Our Woodrow is going to recover completely, perhaps because my soap is ninety-nine and forty-four one-hundredths percent pure. (If you are over 60, you know what brand my soap is.)
Because of his Saturday indiscretion, Woodrow vomited three times on Sunday, so I fed him small amounts of rice and rice-water throughout the day. I skipped church to take care of him. He slept most of the day, wanted me close. I stayed on the bed with him for hours, whispering “I love you,” reading, and watching John Wayne movies.
Although he woke me with lively kisses before dawn this
morning, we were sitting in the vet office by 9:00.
Woodrow’s Great Soap Escapade started me thinking (once
again) about how much money adequate pet care costs. And about how many people who have pets can’t
afford to have them.
While I was in the vet’s office, I overheard the
receptionist talking to a potential client.
The woman had a voucher to have her dog spayed, and she wanted to know
how much money she would have to pay the vet if she used it. The voucher paid $45 for the spay surgery. The owner would have to pay $20 for pain
medication and $15-18 for something else (I couldn’t hear what). The owner said that she didn’t want to pay
for the pain medication or the required something else.
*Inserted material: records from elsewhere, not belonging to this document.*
--- config.mk ---
export PLATFORM = sky130hd
export DESIGN_NAME = muldiv_sequencer
export DESIGN_NICKNAME = d
export VERILOG_FILES = /design/src/rtl/muldiv_sequencer.sv
export SDC_FILE = /design/constraint.sdc
export NUM_CORES = 1
export LEC_CHECK = 0
export ABC_AREA = 0
export ABC_CLOCK_PERIOD_IN_PS = 2950
export CAP_MARGIN = 10
export CORE_AREA = 8 8 132 134
export CTS_CLUSTER_SIZE = 40
export DETAILED_ROUTE_END_ITERATION = 8
export DIE_AREA = 0 0 140 142
export HOLD_SLACK_MARGIN = 0.12
export PLACE_DENSITY = 0.76
export SLEW_MARGIN = 20
export SYNTH_ARGS = -nofsm -noshare
export SYNTH_HDL_FRONTEND = slang
export SYNTH_SLANG_ARGS = --single-unit
--- constraint.sdc ---
create_clock -name clk -period 2.95 [get_ports clk]
set_clock_uncertainty 0.15 [all_clocks]
set_input_delay 0.4425 -clock clk [delete_from_list [all_inputs] [get_ports clk]]
set_output_delay 0.4425 -clock clk [all_outputs]
set_load 0.005 [all_outputs]
--- src/rtl/muldiv_sequencer.sv ---
// muldiv_sequencer: multi-cycle unsigned multiply/divide unit that sits beside
// the execute-stage ALU. Radix-2 shift-add multiplier, restoring divider.
// Build option: define MULDIV_DIV_EN to compile in the divider and DIV state;
// without it DIVU/REMU complete in one cycle with illegalM=1 and resultM=0.

`ifndef WORD
`define WORD 32
`endif

module muldiv_sequencer #(
    parameter int WIDTH = `WORD
) (
    input  logic             clk,
    input  logic             reset,     // asynchronous, active-low
    input  logic             startE,
    input  logic [1:0]       opE,
    input  logic [WIDTH-1:0] src1E,
    input  logic [WIDTH-1:0] src2E,
    input  logic             flush,
    output logic             stall,
    output logic             busy,
    output logic             doneM,
    output logic [WIDTH-1:0] resultM,
    output logic             illegalM
);

    localparam int             CW       = $clog2(WIDTH) + 1;
    localparam logic [CW-1:0]  CNT_LOAD = CW'(WIDTH);

`ifdef MULDIV_DIV_EN
    typedef enum logic [1:0] {S_IDLE = 2'd0, S_MUL = 2'd1, S_DONE = 2'd2, S_DIV = 2'd3} state_e;
`else
    typedef enum logic [1:0] {S_IDLE = 2'd0, S_MUL = 2'd1, S_DONE = 2'd2} state_e;
`endif

    state_e             state_q, state_d;
    logic [CW-1:0]      cnt_q, cnt_d;
    logic               res_sel_q, res_sel_d;    // 1: MULHU high half / REMU remainder
    logic [2*WIDTH-1:0] acc_q, acc_d;            // {partial product, multiplier}
    logic [WIDTH-1:0]   mcand_q, mcand_d;
    logic               done_q, done_d;
    logic [WIDTH-1:0]   result_q, result_d;
    logic               illegal_q, illegal_d;

    // One shift-add step: add multiplicand into upper half when multiplier LSB is set.
    logic [WIDTH:0]     mul_sum;
    logic [2*WIDTH-1:0] mul_next;
    always_comb begin
        mul_sum  = {1'b0, acc_q[2*WIDTH-1:WIDTH]} + {1'b0, (acc_q[0] ? mcand_q : '0)};
        mul_next = {mul_sum, acc_q[WIDTH-1:1]};
    end

`ifdef MULDIV_DIV_EN
    logic [WIDTH:0]   rem_q, rem_d;
    logic [WIDTH-1:0] quot_q, quot_d;
    logic [WIDTH-1:0] divisor_q, divisor_d;

    // One restoring step: shift {rem, quot} left, trial-subtract, keep if non-negative.
    logic [WIDTH+1:0] div_shift, div_trial;
    logic [WIDTH:0]   rem_next;
    logic [WIDTH-1:0] quot_next;
    always_comb begin
        div_shift = {rem_q, quot_q[WIDTH-1]};
        div_trial = div_shift - {2'b00, divisor_q};
        if (!div_trial[WIDTH+1]) begin
            rem_next  = div_trial[WIDTH:0];
            quot_next = {quot_q[WIDTH-2:0], 1'b1};
        end else begin
            rem_next  = div_shift[WIDTH:0];
            quot_next = {quot_q[WIDTH-2:0], 1'b0};
        end
    end
`endif

    // Next-state, datapath updates and registered-output values.
    always_comb begin
        // NOTE: every variable gets its default first so no path leaves one unassigned,
        // which would otherwise infer a latch.
        state_d   = state_q;
        cnt_d     = cnt_q;
        res_sel_d = res_sel_q;
        acc_d     = acc_q;
        mcand_d   = mcand_q;
        done_d    = 1'b0;
        result_d  = '0;
        illegal_d = 1'b0;
`ifdef MULDIV_DIV_EN
        rem_d     = rem_q;
        quot_d    = quot_q;
        divisor_d = divisor_q;
`endif
        case (state_q)
            S_IDLE: begin
                if (startE && !flush) begin
                    res_sel_d = opE[0];
                    cnt_d     = CNT_LOAD;
                    if (!opE[1]) begin
                        acc_d   = {{WIDTH{1'b0}}, src2E};
                        mcand_d = src1E;
                        state_d = S_MUL;
                    end else begin
`ifdef MULDIV_DIV_EN
                        if (src2E == '0) begin
                            // Divide by zero: quotient all ones, remainder is the dividend.
                            state_d  = S_DONE;
                            done_d   = 1'b1;
                            result_d = opE[0] ? src1E : '1;
                        end else begin
                            rem_d     = '0;
                            quot_d    = src1E;
                            divisor_d = src2E;
                            state_d   = S_DIV;
                        end
`else
                        state_d   = S_DONE;
                        done_d    = 1'b1;
                        illegal_d = 1'b1;
`endif
                    end
                end
            end
            S_MUL: begin
                acc_d = mul_next;
                cnt_d = cnt_q - CW'(1);
                if (cnt_q == CW'(1)) begin
                    state_d  = S_DONE;
                    done_d   = 1'b1;
                    result_d = res_sel_q ? mul_next[2*WIDTH-1:WIDTH] : mul_next[WIDTH-1:0];
                end
            end
`ifdef MULDIV_DIV_EN
            S_DIV: begin
                rem_d  = rem_next;
                quot_d = quot_next;
                cnt_d  = cnt_q - CW'(1);
                if (cnt_q == CW'(1)) begin
                    state_d  = S_DONE;
                    done_d   = 1'b1;
                    result_d = res_sel_q ? rem_next[WIDTH-1:0] : quot_next;
                end
            end
`endif
            S_DONE:  state_d = S_IDLE;
            default: state_d = S_IDLE;
        endcase
        // Flush aborts whatever is in flight; the op never reports done.
        if (flush) begin
            state_d   = S_IDLE;
            done_d    = 1'b0;
            result_d  = '0;
            illegal_d = 1'b0;
        end
    end

    // State and datapath registers.
    always_ff @(posedge clk or negedge reset) begin
        if (!reset) begin
            state_q   <= S_IDLE;
            cnt_q     <= '0;
            res_sel_q <= 1'b0;
            acc_q     <= '0;
            mcand_q   <= '0;
            done_q    <= 1'b0;
            result_q  <= '0;
            illegal_q <= 1'b0;
`ifdef MULDIV_DIV_EN
            rem_q     <= '0;
            quot_q    <= '0;
            divisor_q <= '0;
`endif
        end else begin
            // NOTE: non-blocking assignments so every register samples pre-edge values.
            state_q   <= state_d;
            cnt_q     <= cnt_d;
            res_sel_q <= res_sel_d;
            acc_q     <= acc_d;
            mcand_q   <= mcand_d;
            done_q    <= done_d;
            result_q  <= result_d;
            illegal_q <= illegal_d;
`ifdef MULDIV_DIV_EN
            rem_q     <= rem_d;
            quot_q    <= quot_d;
            divisor_q <= divisor_d;
`endif
        end
    end

    // Pipeline-facing outputs; result side comes straight from registers.
    always_comb begin
`ifdef MULDIV_DIV_EN
        busy = (state_q == S_MUL) || (state_q == S_DIV);
`else
        busy = (state_q == S_MUL);
`endif
        stall    = ((state_q == S_IDLE) && startE) || busy;
        doneM    = done_q;
        resultM  = result_q;
        illegalM = illegal_q;
    end

endmodule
The receptionist explained that the vet would not perform a
spay surgery without pain medication.
“Thank God,” I thought, having had a hysterectomy
myself.
Not only did I think about the cost of dog ownership at that
moment, but I spent fifteen seconds wondering whether a lady who didn’t want to
provide pain medication for her post-hysterectomy dog should even own a dog.
Please understand. I personally
know many people who dearly love their pets but who cannot afford their
care. I once knew a double-amputee military
veteran who deeply loved his dog and almost died of a broken heart when she
died. She died because he could not afford her monthly heartworm
preventative. Perhaps if I had known it
before her death, I could have located a veterans’ organization who would have
helped. I hope she was waiting for him
when he finally reached Heaven’s gates, and with his legs restored, he could
run with her through sunlit meadows.
The truth is ugly, but people who want to adopt a pet need
to understand that the cost of the adoption is only the tiniest tip of the
iceberg of years of significant financial commitment. Anyone who carries a credit card balance
can’t afford a pet. Breaks my heart
because disposable income should not be a condition of giving and receiving the
love of a dog. Or a cat. But caring for a pet is expensive. Love ought to be enough. But it isn’t.